Abstract. The Indian Ocean (44° S–30° N) plays an important role in the global carbon cycle, yet it remains one of the most poorly sampled ocean regions. Several approaches have been used to estimate net sea–air CO2 fluxes in this region: interpolated observations, ocean biogeochemical models, atmospheric and ocean inversions. As part of the RECCAP (REgional Carbon Cycle Assessment and Processes) project, we combine these different approaches to quantify and assess the magnitude and variability in Indian Ocean sea–air CO2 fluxes between 1990 and 2009. Using all of the models and inversions, the median annual mean sea–air CO2 uptake of −0.37 ± 0.06 PgC yr−1 is consistent with the −0.24 ± 0.12 PgC yr−1 calculated from observations.
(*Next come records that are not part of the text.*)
==> config.mk <==
export PLATFORM = sky130hd
export DESIGN_NAME = tckx_cell
export DESIGN_NICKNAME = d
export VERILOG_FILES = /design/src/rtl/tea_counter_keystream_xor_defines.svh /design/src/rtl/tckx_pkg.sv /design/src/rtl/tckx_cell.sv
export SDC_FILE = /design/constraint.sdc
export NUM_CORES = 1
export LEC_CHECK = 0
export BUFFER_PORTS_ARGS = -buffer_cell sky130_fd_sc_hd__buf_2
export CAP_MARGIN = 40
export CORE_MARGIN = 4
export CORE_UTILIZATION = 25
export DETAILED_ROUTE_END_ITERATION = 10
export GPL_TIMING_DRIVEN = 1
export HOLD_SLACK_MARGIN = 0.1
export PLACE_DENSITY = 0.51
export SYNTH_ARGS = -nofsm -noshare
export SYNTH_HDL_FRONTEND = slang
export SYNTH_SLANG_ARGS = --single-unit
==> constraint.sdc <==
create_clock -name i_clk -period 8.7 [get_ports i_clk]
set_input_delay 0.435 -clock i_clk [delete_from_list [all_inputs] [get_ports i_clk]]
set_output_delay 0.435 -clock i_clk [all_outputs]
set_load 0.02 [all_outputs]
==> src/rtl/tea_counter_keystream_xor_defines.svh <==
// ----------------------------------------------------------------------------
// tea_counter_keystream_xor_defines
// Assertion macros shared by the keystream XOR block.
// ----------------------------------------------------------------------------
`ifndef TEA_COUNTER_KEYSTREAM_XOR_DEFINES_SVH
`define TEA_COUNTER_KEYSTREAM_XOR_DEFINES_SVH

// Same-cycle implication, checked outside reset.
`define TCKX_ASSERT_NOW(label, clk, rst_n, ante, cons) \
    label: assert property (@(posedge clk) disable iff (!rst_n) (ante) |-> (cons)) \
        else $error("tckx: same-cycle check failed");

// Next-cycle implication, checked outside reset.
`define TCKX_ASSERT_NEXT(label, clk, rst_n, ante, cons) \
    label: assert property (@(posedge clk) disable iff (!rst_n) (ante) |=> (cons)) \
        else $error("tckx: next-cycle check failed");

`endif

==> src/rtl/tckx_pkg.sv <==
// ----------------------------------------------------------------------------
// tckx_pkg
// Types, constants and key derivation for the TEA counter keystream block.
// ----------------------------------------------------------------------------
`default_nettype none

package tckx_pkg;

    typedef logic [31:0]       t_word;
    typedef logic [3:0][31:0]  t_key;

    localparam t_word TEA_DELTA = 32'h9e37_79b9;
    localparam t_word KEY_C0    = 32'h9e37_79b9;
    localparam t_word KEY_C1    = 32'h7f4a_7c15;
    localparam t_word KEY_C2    = 32'h3c6e_f372;
    localparam t_word KEY_C3    = 32'hbb67_ae85;
    localparam t_word V1_MASK   = 32'hdead_beef;

    // Configuration register indexes
    localparam logic [2:0] CFG_SALT_WORD0    = 3'd0;
    localparam logic [2:0] CFG_SALT_WORD1    = 3'd1;
    localparam logic [2:0] CFG_SALT_WORD2    = 3'd2;
    localparam logic [2:0] CFG_SALT_WORD3    = 3'd3;
    localparam logic [2:0] CFG_CIPHER_ENABLE = 3'd4;

    // One byte in flight through the round chain
    typedef struct packed {
        t_word       a;
        t_word       b;
        t_key        key;
        logic [7:0]  data;
        logic        last;
        logic [2:0]  pos;
    } t_item;

    function automatic t_key mix_block_key(input t_word idx, input t_key salt);
        t_key k;
        k[0] = salt[0] ^ KEY_C0 ^ idx;
        k[1] = salt[1] ^ KEY_C1 ^ (idx << 7);
        k[2] = salt[2] ^ KEY_C2 ^ (idx >> 3);
        k[3] = salt[3] ^ KEY_C3 ^ (idx << 13);
        return k;
    endfunction

endpackage

`default_nettype wire

==> src/rtl/tckx_cell.sv <==
// ----------------------------------------------------------------------------
// tckx_cell
// One half of a TEA round: updates one word of the pair and hands it on.
// ----------------------------------------------------------------------------
`default_nettype none

module tckx_cell
    import tckx_pkg::*;
#(
    parameter logic [31:0] SUM  = 32'h9e37_79b9,
    parameter bit          SIDE = 1'b0
) (
    input  wire logic   i_clk,
    input  wire logic   i_rst_n,
    input  wire logic   i_en,
    input  wire logic   i_valid,
    input  wire t_item  i_item,
    output logic        o_valid,
    output t_item       o_item
);

    logic   r_valid;
    t_item  r_item;
    t_word  src;
    t_word  ka;
    t_word  kb;
    t_word  mix;
    t_item  n_item;

    always_comb begin
        if (SIDE == 1'b0) begin
            src = i_item.b;
            ka  = i_item.key[0];
            kb  = i_item.key[1];
        end else begin
            src = i_item.a;
            ka  = i_item.key[2];
            kb  = i_item.key[3];
        end
        mix    = ((src << 4) + ka) ^ (src + SUM) ^ ((src >> 5) + kb);
        n_item = i_item;
        if (SIDE == 1'b0) begin
            n_item.a = i_item.a + mix;
        end else begin
            n_item.b = i_item.b + mix;
        end
    end

    always_ff @(posedge i_clk) begin
        if (!i_rst_n) begin
            r_valid <= 1'b0;
        end else if (i_en) begin
            r_valid <= i_valid;
        end
    end

    always_ff @(posedge i_clk) begin
        if (i_en) begin
            r_item <= n_item;
        end
    end

    assign o_valid = r_valid;
    assign o_item  = r_item;

endmodule

`default_nettype wire

==> flow_metrics.env <==
export IMPL_clk_pin_slew_ns=0.06
export IMPL_multi_input_area_sq_um=5149
export IMPL_max_freq_mhz=192.0
export IMPL_rr_startpoint="o_valid$_SDFFE_PN0P_"
export IMPL_grt_overflow_total=0
export IMPL_max_stage_delay_ns=0.55
export IMPL_worstSetupPathType="primary input to flop"
export IMPL_maxSlewHeadroom_pct=27.65
export IMPL_grt_use_total_pct=14.99
export IMPL_cp_max_fo=4
export IMPL_final_design_area_no_fill_sq_um=16320
export IMPL_hold_violations=0
export IMPL_clock_path_buffers=3
export IMPL_synth_top_flop_cell="edfxtp_1"
export IMPL_io_pins=413
export IMPL_drv_cap=0
export IMPL_cp_cell_sequence="dlygate4sd3_1 -> buf_2 -> ha_1 -> inv_1 -> fa_1 -> nor2b_1 -> o21ai_0 -> or4b_1 -> a21oi_1 -> o21ai_0 -> nand3_1 -> o21a_1 -> xnor2_1 -> ha_1 -> or4_1 -> a21oi_1 -> o31ai_1 -> a41oi_2 -> o21ai_1 -> a21o_1 -> a221oi_2 -> xnor3_1"
export IMPL_synth_seq_cells=205
export IMPL_synth_top_area_share_pct=53.63
export IMPL_ctsHoldBuffers=128
export IMPL_cts_tree="built"
export IMPL_fp_dieH_um=221.8
export IMPL_worst_pin_slew_ns=1.085
export IMPL_async_flop_share_pct=0
export IMPL_wl_per_cell_um=18.42
export IMPL_ir_drop_v=0.0001552
export IMPL_fillers=4525
export IMPL_dpl_cell_area_sq_um=14240
export IMPL_min_from="i_item[37]"
export IMPL_cp_arrival_ns=5.49
export IMPL_synthCells=913
export IMPL_holdPathEnd="o_item[37]$_DFFE_PP_"
export IMPL_min_path_cells=1
export IMPL_post_route_worst_setup_slack_ns=3.492
export IMPL_start_util_pct=25.22
export IMPL_final_antenna_net_count=0
export IMPL_rows=78
export IMPL_htree_levels=1
export IMPL_drive_gt1_share_pct=30.97
export IMPL_seq_area_sq_um=6146
export IMPL_worstReg2RegEnd="o_valid$_SDFFE_PN0P_"
export IMPL_port_buffers=412
export IMPL_synth_edf_count=204
export IMPL_num_vias=9304
export IMPL_seq_area_frac_synth_pct=53.81
export IMPL_final_max_slew_viol_count=0
export IMPL_core_sq_um=45280
export IMPL_cts_num_sinks=205
export IMPL_hold_ws_ns=0.1312
export IMPL_synth_top_cell_by_area="edfxtp_1"
export IMPL_synth_warnings=0
export IMPL_dr_first_iter_drc_count=329
export IMPL_grt_max_degree=142
export IMPL_vias_per_cell=4.424
export IMPL_die_area_sq_um=49170
export IMPL_fin_crit_sh_pct=59.86
export IMPL_tns_ns=0
export IMPL_postCtsSetupBuffers=0
export IMPL_p_per_area_nw_per_um2=238.9
export IMPL_end_kind="flop"
export IMPL_antenna_found_initial=10
export IMPL_dr_pass1_iters=5
export IMPL_final_util_pct=36.05
export IMPL_hpwl_um=30510
export IMPL_setup_viol=0
export IMPL_worstSkewPairLatency_ns=0.53
export IMPL_crit_slowest_cell="dlygate4sd3_1"
export IMPL_mostFrequentLayoutCell="buf_2"
export IMPL_hold_path_class="primary input to flop"
export IMPL_synth_cell_type_count=61
export IMPL_leakagePower_nw=6.874
export IMPL_die_width_um=221.8
export IMPL_place_ws_ns=3.418
export IMPL_r2r_slack_ns=8.11
export IMPL_r2r_cells=2
export IMPL_netlist_top_cells_area="edfxtp_1, xnor2_1, ha_1, a21oi_1, xor2_1"
export IMPL_drt_total_wl_um=38730
export IMPL_first_global_vias=9667
export IMPL_syn_nets=1212
export IMPL_syn_cell_area_sq_um=11420
export IMPL_nets=1779
export IMPL_synth_area_per_cell_sq_um=12.51
export IMPL_numCtsBuffers=26
export IMPL_skew_ns=0
export IMPL_required_ns=8.98
export IMPL_area_growth_pct=42.91
export IMPL_start_kind="primary input"
export IMPL_rsz0062_at_grt="no"
export IMPL_finalCriticalPeriod_ns=5.208
export IMPL_outcome="finished clean"
export IMPL_cts_root_buffer="clkbuf_16"
export IMPL_drc_errors=0
export IMPL_cts_resized=0
export IMPL_place_congestion=0.8163
export IMPL_grt_pass1_wl_um=57820
export IMPL_final_cell_mix="buf_2, edfxtp_1, xnor2_1"
==> Yosys cell counts, drive strengths merged (3+ instances only) <==
cell / count
a21o: 36
xor2: 34
nand3b: 3
o21ai: 43
nor2: 37
a211oi: 5
nand4: 7
and3: 9
nor4: 3
inv: 30
or2: 4
a31oi: 11
a2111oi: 5
a21boi: 5
a221oi: 5
a21oi: 72
nand2: 48
o21a: 8
edfxtp: 204
nor3: 9
xnor2: 140
o21bai: 17
o211ai: 8
fa: 3
nand2b: 10
and4: 3
nand3: 15
nor2b: 11
ha: 88
a41oi: 3
and2: 4
or4: 3
clkbuf: 4
==> layout make-up <==
class,count,share of cell area (%)
Inverter,30,0.6899
Sequential cell,205,37.65
Multi-Input combinational cell,674,31.54
Clock buffer,32,4.254
Clock inverter,14,0.5136
Antenna cell,5,0.07665
Tap cell,600,4.599
Timing Repair Buffer,543,20.67
==> metrics by stage <==
step | cells | total power [mW]
after floorplan | 913 | 2.398
after global placement | 1922 | 2.892
after detailed placement | 1923 | 2.905
after CTS | 2097 | 3.973
after global routing | 2103 | 4.166
final | 2103 | 3.900
==> worst max-delay path by stage <==
stage	from	to	slack (ns)
2_1_floorplan	i_item[140]	o_item[203]$_DFFE_PP_	4.15
3_3_place_gp	i_item[149]	o_item[203]$_DFFE_PP_	3.45
3_5_place_dp	i_item[145]	o_item[203]$_DFFE_PP_	3.42
4_1_cts	i_item[44]	o_item[203]$_DFFE_PP_	3.51
5_1_grt	i_item[44]	o_item[203]$_DFFE_PP_	3.16
6_report	i_item[44]	o_item[203]$_DFFE_PP_	3.49
==> cell families after synthesis <==
family	after synthesis	synth area share [%]
mux	2	0.1753
fa+ha+maj	91	10.17
simple gates	174	7.898
xor+xnor	176	13.74
buf+inv	34	1.117
flops	205	53.81
compound gates	231	13.10
==> sequential cells by signal, summed over array words and instances (netlist names) <==
signal / count
o_valid: 1
o_item: 204
==> routing by layer <==
layer / vias up / track usage [%] / wire (um)
met5: - / 0 / 16
li1: 4585 / - / -
met2: 247 / 26.12 / 19160
met4: 4 / 4.642 / 903
met3: 52 / 2.502 / 1925
met1: 4416 / 19.10 / 16720
==> critical path: cells and delay by family <==
kind	cells	cell delay [ns]
compound gates	10	1.93
xor+xnor	2	0.44
buf+inv	3	0.76
fa+ha+maj	3	0.65
simple gates	4	1.26
==> power breakdown <==
group	switching, mW	total, mW	internal, mW
combinational	0.943	1.59	0.648
clock	0.420	0.985	0.565
sequential	0.0337	1.32	1.29
total	1.40	3.90	2.50
(Power assumes the default switching activity.)
File: config.mk
export PLATFORM = sky130hd
export DESIGN_NAME = tckx_out
export DESIGN_NICKNAME = d
export VERILOG_FILES = /design/src/rtl/tckx_pkg.sv /design/src/rtl/tckx_out.sv
export VERILOG_INCLUDE_DIRS = /design/src /design/src/rtl
export SDC_FILE = /design/constraint.sdc
export NUM_CORES = 1
export LEC_CHECK = 0
export BUFFER_PORTS_ARGS = -buffer_cell sky130_fd_sc_hd__buf_2
export CAP_MARGIN = 20
export CORE_ASPECT_RATIO = 0.5
export CORE_MARGIN = 2
export CORE_UTILIZATION = 44
export CTS_CLUSTER_DIAMETER = 80
export DETAILED_ROUTE_END_ITERATION = 6
export GPL_ROUTABILITY_DRIVEN = 1
export PLACE_DENSITY_LB_ADDON = 0.12
export SLEW_MARGIN = 5
export SYNTH_ARGS = -nofsm -noshare
export SYNTH_HDL_FRONTEND = slang
export SYNTH_SLANG_ARGS = --single-unit
File: constraint.sdc
create_clock -name i_clk -period 2.31 [get_ports i_clk]
set_input_delay 0.231 -clock i_clk [delete_from_list [all_inputs] [get_ports i_clk]]
set_output_delay 0.231 -clock i_clk [all_outputs]
set_load 0.01 [all_outputs]
### src/rtl/core/kbeu_knob.sv
// Quadrature knob decoder: step counter and detent event generation.
module kbeu_knob (
    input  logic                 i_clk,
    input  logic                 i_rst_n,
    input  kbeu_pkg::t_step_ctl  i_ctl,
    input  logic [1:0]           i_quad,
    input  logic [2:0]           i_detent_steps,
    output logic                 o_push,
    output logic [2:0]           o_event
);

    logic [1:0]        r_prev_quad;
    logic signed [3:0] r_step_count;
    logic [1:0]        n_prev_quad;
    logic signed [3:0] n_step_count;

    logic signed [1:0] delta;
    logic signed [4:0] sum;
    logic signed [4:0] lim;

    always_comb begin
        delta        = kbeu_pkg::gray_delta({r_prev_quad, i_quad});
        sum          = 5'(r_step_count) + 5'(delta);
        lim          = $signed({2'b00, i_detent_steps});
        n_prev_quad  = r_prev_quad;
        n_step_count = r_step_count;
        o_push       = 1'b0;
        o_event      = kbeu_pkg::EV_NONE;
        if (i_ctl.init) begin
            n_prev_quad  = i_quad;
            n_step_count = '0;
        end else if (i_ctl.update) begin
            n_prev_quad = i_quad;
            if (delta != 2'sd0) begin
                if (sum >= lim) begin
                    n_step_count = '0;
                    o_push       = 1'b1;
                    o_event      = kbeu_pkg::EV_RIGHT;
                end else if (sum <= -lim) begin
                    n_step_count = '0;
                    o_push       = 1'b1;
                    o_event      = kbeu_pkg::EV_LEFT;
                end else begin
                    n_step_count = sum[3:0];
                end
            end
        end
    end

    always_ff @(posedge i_clk) begin
        if (!i_rst_n) begin
            r_prev_quad  <= '0;
            r_step_count <= '0;
        end else begin
            r_prev_quad  <= n_prev_quad;
            r_step_count <= n_step_count;
        end
    end

endmodule

### src/rtl/core/kbeu_debounce.sv
// Debounce of one button, given as an active-high pressed level, against a wrapping millisecond time.
module kbeu_debounce (
    input  logic                 i_clk,
    input  logic                 i_rst_n,
    input  kbeu_pkg::t_step_ctl  i_ctl,
    input  logic                 i_pressed,
    input  logic [31:0]          i_now_ms,
    input  logic [15:0]          i_debounce_ms,
    output logic                 o_press
);

    logic        r_raw;
    logic        r_stable;
    logic [31:0] r_change_time;
    logic        n_raw;
    logic        n_stable;
    logic [31:0] n_change_time;

    logic [31:0] elapsed;

    always_comb begin
        elapsed       = i_now_ms - r_change_time;
        n_raw         = r_raw;
        n_stable      = r_stable;
        n_change_time = r_change_time;
        o_press       = 1'b0;
        if (i_ctl.init) begin
            n_raw         = i_pressed;
            n_stable      = i_pressed;
            n_change_time = i_now_ms;
        end else if (i_ctl.update) begin
            if (i_pressed != r_raw) begin
                n_raw         = i_pressed;
                n_change_time = i_now_ms;
            end else if (i_pressed != r_stable && elapsed >= {16'd0, i_debounce_ms}) begin
                n_stable = i_pressed;
                o_press  = i_pressed;
            end
        end
    end

    always_ff @(posedge i_clk) begin
        if (!i_rst_n) begin
            r_raw         <= 1'b0;
            r_stable      <= 1'b0;
            r_change_time <= '0;
        end else begin
            r_raw         <= n_raw;
            r_stable      <= n_stable;
            r_change_time <= n_change_time;
        end
    end

endmodule

### src/rtl/core/kbeu_queue.sv
// Ring queue of events: up to four pushes per update, oldest dropped when full.
module kbeu_queue (
    input  logic                 i_clk,
    input  logic                 i_rst_n,
    input  kbeu_pkg::t_step_ctl  i_ctl,
    input  kbeu_pkg::t_push_req  i_push,
    output logic [2:0]           o_event_res,
    output logic [2:0]           o_pending_count
);

    logic [2:0]     r_store [kbeu_pkg::QUEUE_DEPTH];
    logic [2:0]     n_store [kbeu_pkg::QUEUE_DEPTH];
    kbeu_pkg::t_ptr r_rd_ptr;
    kbeu_pkg::t_ptr r_wr_ptr;
    kbeu_pkg::t_ptr n_rd_ptr;
    kbeu_pkg::t_ptr n_wr_ptr;

    kbeu_pkg::t_ptr                nxt;
    logic [kbeu_pkg::LVL_W-1:0]    level;

    always_comb begin
        n_store     = r_store;
        n_rd_ptr    = r_rd_ptr;
        n_wr_ptr    = r_wr_ptr;
        nxt         = r_wr_ptr;
        o_event_res = kbeu_pkg::EV_NONE;
        if (i_ctl.init || i_ctl.clear) begin
            n_rd_ptr = '0;
            n_wr_ptr = '0;
        end else if (i_ctl.pop) begin
            if (r_rd_ptr != r_wr_ptr) begin
                o_event_res = r_store[r_rd_ptr];
                n_rd_ptr    = kbeu_pkg::ptr_inc(r_rd_ptr);
            end
        end else if (i_ctl.update) begin
            // pushes apply in slot order; a full queue gives up its oldest entry
            for (int k = 0; k < kbeu_pkg::PUSH_SLOTS; k++) begin
                if (i_push.valid[k]) begin
                    nxt = kbeu_pkg::ptr_inc(n_wr_ptr);
                    if (nxt == n_rd_ptr) begin
                        n_rd_ptr = kbeu_pkg::ptr_inc(n_rd_ptr);
                    end
                    n_store[n_wr_ptr] = i_push.ev[k];
                    n_wr_ptr          = nxt;
                end
            end
        end
    end

    always_comb begin
        if (n_wr_ptr >= n_rd_ptr) begin
            level = kbeu_pkg::LVL_W'(n_wr_ptr) - kbeu_pkg::LVL_W'(n_rd_ptr);
        end else begin
            level = kbeu_pkg::LVL_W'(n_wr_ptr) + kbeu_pkg::LVL_W'(kbeu_pkg::QUEUE_DEPTH)
                  - kbeu_pkg::LVL_W'(n_rd_ptr);
        end
        if (level > kbeu_pkg::LVL_W'(kbeu_pkg::PEND_MAX)) begin
            o_pending_count = 3'(kbeu_pkg::PEND_MAX);
        end else begin
            o_pending_count = level[2:0];
        end
    end

    always_ff @(posedge i_clk) begin
        r_store <= n_store;
    end

    always_ff @(posedge i_clk) begin
        if (!i_rst_n) begin
            r_rd_ptr <= '0;
            r_wr_ptr <= '0;
        end else begin
            r_rd_ptr <= n_rd_ptr;
            r_wr_ptr <= n_wr_ptr;
        end
    end

endmodule
--- src/hdl/ffa_pkg.sv ---
`default_nettype none
package ffa_pkg;

	// default geometry of the arena
	localparam int ARENA_BYTES_DEF  = 4096;
	localparam int HEADER_BYTES_DEF = 12;

	// field widths of the request and response
	localparam int OPCODE_W = 1;
	localparam int REQ_W    = 13;
	localparam int OFF_W    = 12;
	localparam int STATUS_W = 2;
	localparam int SDATA_W  = 32;
	localparam int MDATA_W  = 16;

	// opcodes
	localparam logic [OPCODE_W-1:0] OP_ALLOC = 1'b0;
	localparam logic [OPCODE_W-1:0] OP_FREE  = 1'b1;

	// response status codes
	localparam logic [STATUS_W-1:0] ST_DONE    = 2'd0;
	localparam logic [STATUS_W-1:0] ST_NO_FIT  = 2'd1;
	localparam logic [STATUS_W-1:0] ST_IGNORED = 2'd2;

	// walk pointer update
	typedef enum logic [2:0] {
		H_HOLD,
		H_ZERO,
		H_NEXT,
		H_NBR,
		H_DOFF
	} h_op_t;

	// header read select
	typedef enum logic [1:0] {
		RD_NONE,
		RD_CUR,
		RD_NBR
	} rd_op_t;

	// header write select
	typedef enum logic [2:0] {
		WR_NONE,
		WR_CLEAR,
		WR_SPLIT,
		WR_ALLOC,
		WR_FREE,
		WR_MERGE,
		WR_KILL
	} wr_op_t;

	// controller to datapath
	typedef struct packed {
		logic                load_in;
		h_op_t               h_op;
		rd_op_t              rd_op;
		wr_op_t              wr_op;
		logic                save_nbr;
		logic                out_load;
		logic [STATUS_W-1:0] out_status;
		logic                out_with_offset;
	} cmd_t;

	// datapath to controller
	typedef struct packed {
		logic h_out;
		logic n_out;
		logic fit;
		logic split;
		logic rd_start;
		logic rd_free;
		logic doff_bad;
		logic clr_last;
	} dp_status_t;

endpackage
`default_nettype wire

--- src/hdl/ffa_ctrl.sv ---
`default_nettype none
module ffa_ctrl (
	input  wire                           clk,
	input  wire                           arst_n,
	input  wire                           s_tvalid,
	output logic                          s_tready,
	input  wire  [ffa_pkg::OPCODE_W-1:0]  s_tuser,
	output logic                          m_tvalid,
	input  wire                           m_tready,
	input  ffa_pkg::dp_status_t           st,
	output ffa_pkg::cmd_t                 cmd
);
	import ffa_pkg::*;

	typedef enum logic [3:0] {
		S_CLEAR,
		S_IDLE,
		S_A_RD,
		S_A_EV,
		S_A_SPLIT,
		S_F_CHK,
		S_F_RD,
		S_F_EV,
		S_M_RD,
		S_M_EV,
		S_M_EV2,
		S_M_KILL,
		S_RESP
	} state_t;

	state_t              state_q;
	logic                out_valid_q;
	logic [STATUS_W-1:0] pend_status_q;
	logic                pend_off_q;
	logic                out_free;

	assign s_tready = state_q == S_IDLE;
	assign m_tvalid = out_valid_q;
	assign out_free = !out_valid_q || m_tready;

	// sequencer state and response bookkeeping
	always_ff @(posedge clk or negedge arst_n) begin
		if (!arst_n) begin
			state_q       <= S_CLEAR;
			out_valid_q   <= 1'b0;
			pend_status_q <= ST_DONE;
			pend_off_q    <= 1'b0;
		end else begin
			// response valid: raised when a response is loaded, dropped once taken
			if (state_q == S_RESP && out_free) begin
				out_valid_q <= 1'b1;
			end else if (out_valid_q && m_tready) begin
				out_valid_q <= 1'b0;
			end
			case (state_q)
				S_CLEAR: begin
					if (st.clr_last) begin
						state_q <= S_IDLE;
					end
				end
				S_IDLE: begin
					if (s_tvalid) begin
						state_q <= (s_tuser == OP_ALLOC) ? S_A_RD : S_F_CHK;
					end
				end
				S_A_RD: begin
					if (st.h_out) begin
						pend_status_q <= ST_NO_FIT;
						pend_off_q    <= 1'b0;
						state_q       <= S_RESP;
					end else begin
						state_q <= S_A_EV;
					end
				end
				S_A_EV: begin
					if (st.fit) begin
						if (st.split) begin
							state_q <= S_A_SPLIT;
						end else begin
							pend_status_q <= ST_DONE;
							pend_off_q    <= 1'b1;
							state_q       <= S_RESP;
						end
					end else begin
						state_q <= S_A_RD;
					end
				end
				S_A_SPLIT: begin
					pend_status_q <= ST_DONE;
					pend_off_q    <= 1'b1;
					state_q       <= S_RESP;
				end
				S_F_CHK: begin
					if (st.doff_bad) begin
						pend_status_q <= ST_IGNORED;
						pend_off_q    <= 1'b0;
						state_q       <= S_RESP;
					end else begin
						state_q <= S_F_RD;
					end
				end
				S_F_RD: begin
					state_q <= S_F_EV;
				end
				S_F_EV: begin
					if (!st.rd_start) begin
						pend_status_q <= ST_IGNORED;
						pend_off_q    <= 1'b0;
						state_q       <= S_RESP;
					end else begin
						state_q <= S_M_RD;
					end
				end
				S_M_RD: begin
					if (st.h_out) begin
						pend_status_q <= ST_DONE;
						pend_off_q    <= 1'b0;
						state_q       <= S_RESP;
					end else begin
						state_q <= S_M_EV;
					end
				end
				S_M_EV: begin
					if (!st.rd_free) begin
						state_q <= S_M_RD;
					end else if (st.n_out) begin
						pend_status_q <= ST_DONE;
						pend_off_q    <= 1'b0;
						state_q       <= S_RESP;
					end else begin
						state_q <= S_M_EV2;
					end
				end
				S_M_EV2: begin
					state_q <= st.rd_free ? S_M_KILL : S_M_RD;
				end
				S_M_KILL: begin
					state_q <= S_M_RD;
				end
				S_RESP: begin
					if (out_free) begin
						state_q <= S_IDLE;
					end
				end
				default: begin
					state_q <= S_IDLE;
				end
			endcase
		end
	end

	// datapath commands
	always_comb begin
		cmd                 = '0;
		cmd.h_op            = H_HOLD;
		cmd.rd_op           = RD_NONE;
		cmd.wr_op           = WR_NONE;
		cmd.out_status      = pend_status_q;
		cmd.out_with_offset = pend_off_q;
		case (state_q)
			S_CLEAR: begin
				cmd.wr_op = WR_CLEAR;
			end
			S_IDLE: begin
				if (s_tvalid) begin
					cmd.load_in = 1'b1;
					cmd.h_op    = H_ZERO;
				end
			end
			S_A_RD: begin
				if (!st.h_out) begin
					cmd.rd_op = RD_CUR;
				end
			end
			S_A_EV: begin
				if (st.fit) begin
					cmd.wr_op = st.split ? WR_SPLIT : WR_ALLOC;
				end else begin
					cmd.h_op = H_NEXT;
				end
			end
			S_A_SPLIT: begin
				cmd.wr_op = WR_ALLOC;
			end
			S_F_CHK: begin
				if (!st.doff_bad) begin
					cmd.h_op = H_DOFF;
				end
			end
			S_F_RD: begin
				cmd.rd_op = RD_CUR;
			end
			S_F_EV: begin
				if (st.rd_start) begin
					cmd.wr_op = WR_FREE;
					cmd.h_op  = H_ZERO;
				end
			end
			S_M_RD: begin
				if (!st.h_out) begin
					cmd.rd_op = RD_CUR;
				end
			end
			S_M_EV: begin
				if (!st.rd_free) begin
					cmd.h_op = H_NEXT;
				end else if (!st.n_out) begin
					cmd.save_nbr = 1'b1;
					cmd.rd_op    = RD_NBR;
				end
			end
			S_M_EV2: begin
				if (st.rd_free) begin
					cmd.wr_op = WR_MERGE;
				end else begin
					cmd.h_op = H_NBR;
				end
			end
			S_M_KILL: begin
				cmd.wr_op = WR_KILL;
			end
			S_RESP: begin
				cmd.out_load = out_free;
			end
			default: begin
				cmd.load_in = 1'b0;
			end
		endcase
	end

endmodule
`default_nettype wire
The fluxes from the southern Indian Ocean (18–44° S; −0.43 ± 0.07 PgC yr−1 are similar in magnitude to the annual uptake for the entire Indian Ocean. All models capture the observed pattern of fluxes in the Indian Ocean with the following exceptions: underestimation of upwelling fluxes in the northwestern region (off Oman and Somalia), overestimation in the northeastern region (Bay of Bengal) and underestimation of the CO2 sink in the subtropical convergence zone. These differences were mainly driven by lack of atmospheric CO2 data in atmospheric inversions, and poor simulation of monsoonal currents and freshwater discharge in ocean biogeochemical models. Overall, the models and inversions do capture the phase of the observed seasonality for the entire Indian Ocean but overestimate the magnitude. The predicted sea–air CO2 fluxes by ocean biogeochemical models (OBGMs) respond to seasonal variability with strong phase lags with reference to climatological CO2 flux, whereas the atmospheric inversions predicted an order of magnitude higher seasonal flux than OBGMs. The simulated interannual variability by the OBGMs is weaker than that found by atmospheric inversions. Prediction of such weak interannual variability in CO2 fluxes by atmospheric inversions was mainly caused by a lack of atmospheric data in the Indian Ocean. The OBGM models suggest a small strengthening of the sink over the period 1990–2009 of −0.01 PgC decade−1. This is inconsistent with the observations in the southwestern Indian Ocean that shows the growth rate of oceanic pCO2 was faster than the observed atmospheric CO2 growth, a finding attributed to the trend of the Southern Annular Mode (SAM) during the 1990s.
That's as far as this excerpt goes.